A sample of Bobbe Pearson's miniature natural dolls that she has made over the years. Much of her work was given away freely and was not documented.
She was all decked out in dress made of sea kelp and a hat made of fungus. Tiny embellishments of seedpods with little bits of clamshells and glitter worked into the bow.
A mischievous face carved out of an avocado pit that peeked out from under it. All on a wee handmade doll not four inches tall. Her niece’s red hair was used for that one.
A dead hummingbird in a tiny leaf basket on the windowsill – kept for the bones.
I love it.
This is perfectly normal in the Pearson household. And I love the eye candy, the inspiration and the stories that go along with it.
I don’t like things I can figure out right away. I think that’s why I love gardening so much, because you can never know enough about enough. Gardening is a constant learning curve full of twists and bumps and dips – and if anyone tells you otherwise, they are full of organic compost.
So, to take nature and make art from it ~ my two loves blended it into one ~ is heaven to me and Bobbe Pearson had been doing it all her life (I have been doing for half that time – but still all my life!).
Bobbe (pronounced “Bobbie”) is the granddaughter of Samuel Welch, who homesteaded near Welches Creek in the Mount Hood corridor in Oregon in 1882. Bobbe grew up surrounded by forests, hugged by the mountains and has been a mountain woman all her life.
Bobbe and her husband, Bob, had a naturals business back in 1981, in which they collected all sorts of seedpods and natural materials from the mountains, forest, deserts and seashores of the great northwest.
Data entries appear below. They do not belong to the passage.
Source: an optimization exercise on an open RTL-to-GDS flow (aim: small area). Production flows keep margins and buffers that such runs may drop.
The RTL was checked by simulation tests, not by an equivalence proof against the original design.
Power and IR drop assume default switching activity.

## flow/run.sh

```bash
#!/bin/bash
# Layout flow: the standard ORFS flow (standard.sh), with
#  - port buffers of the smallest buffer cell instead of clkdlybuf4s50_1,
#  - clock tree synthesis without dummy loads and with small clock buffers.
# Each tool's output goes to the ORFS logs under orfs/logs; make's own output
# goes to flow_make.log in this folder.
set -euo pipefail
export BUFFER_PORTS_ARGS="-buffer_cell sky130_fd_sc_hd__buf_1"
export CTS_ARGS="-sink_clustering_enable -repair_clock_nets -dont_use_dummy_load -buf_list sky130_fd_sc_hd__clkbuf_4 -root_buf sky130_fd_sc_hd__clkbuf_8 -sink_clustering_size 20 -sink_clustering_max_diameter 300"
bash standard.sh > flow_make.log 2>&1
```

## standard.sh

```bash
#!/bin/bash
# synth_recipe.tcl (not shown) runs the flow's synth.tcl, then flattens the netlist and writes it again
# the make line also repeats each setting of config.mk as NAME=value (left out here)
make -C /OpenROAD-flow-scripts/flow DESIGN_CONFIG=/design/flow/config.mk WORK_HOME=/design/flow/orfs CLKGATE_MAP_FILE= SYNTH_SCRIPT=/design/flow/synth_recipe.tcl "${@:-finish}"
```

## config.mk

```make
export PLATFORM = sky130hd
export DESIGN_NAME = udma_i2c_control
export DESIGN_NICKNAME = udma_i2c_control
export VERILOG_FILES = /design/flow/design.v
export SDC_FILE = /design/flow/constraint.sdc
export NUM_CORES = 4
export LEC_CHECK = 0
export CAP_MARGIN = 20
export CORE_MARGIN = 2
export CORE_UTILIZATION = 40
export SLEW_MARGIN = 20
```

## constraint.sdc

```tcl
create_clock -name core_clock -period 5.0 [get_ports {clk_i}]
set_input_delay 1.0000 -clock core_clock [delete_from_list [all_inputs] [get_ports {clk_i}]]
set_output_delay 1.0000 -clock core_clock [all_outputs]
set_load 0.01 [all_outputs]
```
They created a thriving catalog mail order company and would exchange bizarre looking seedpods with fellow nature lovers as far away as China and Indonesia. The stories they tell of their adventures of climbing all over the northwest with their three daughters in tow are just wonderful.
Eventually the USDA’s rules and regulations were too much for them to work under, and they closed the business in the mid 1990s.
But their love for nature has never ceased. Bobbe has continued to make her miniature creations and Bob is now an official rock hound, going on excursions with his rock-loving daughters and dragging home buckets of agates, and the like, to cut and polish.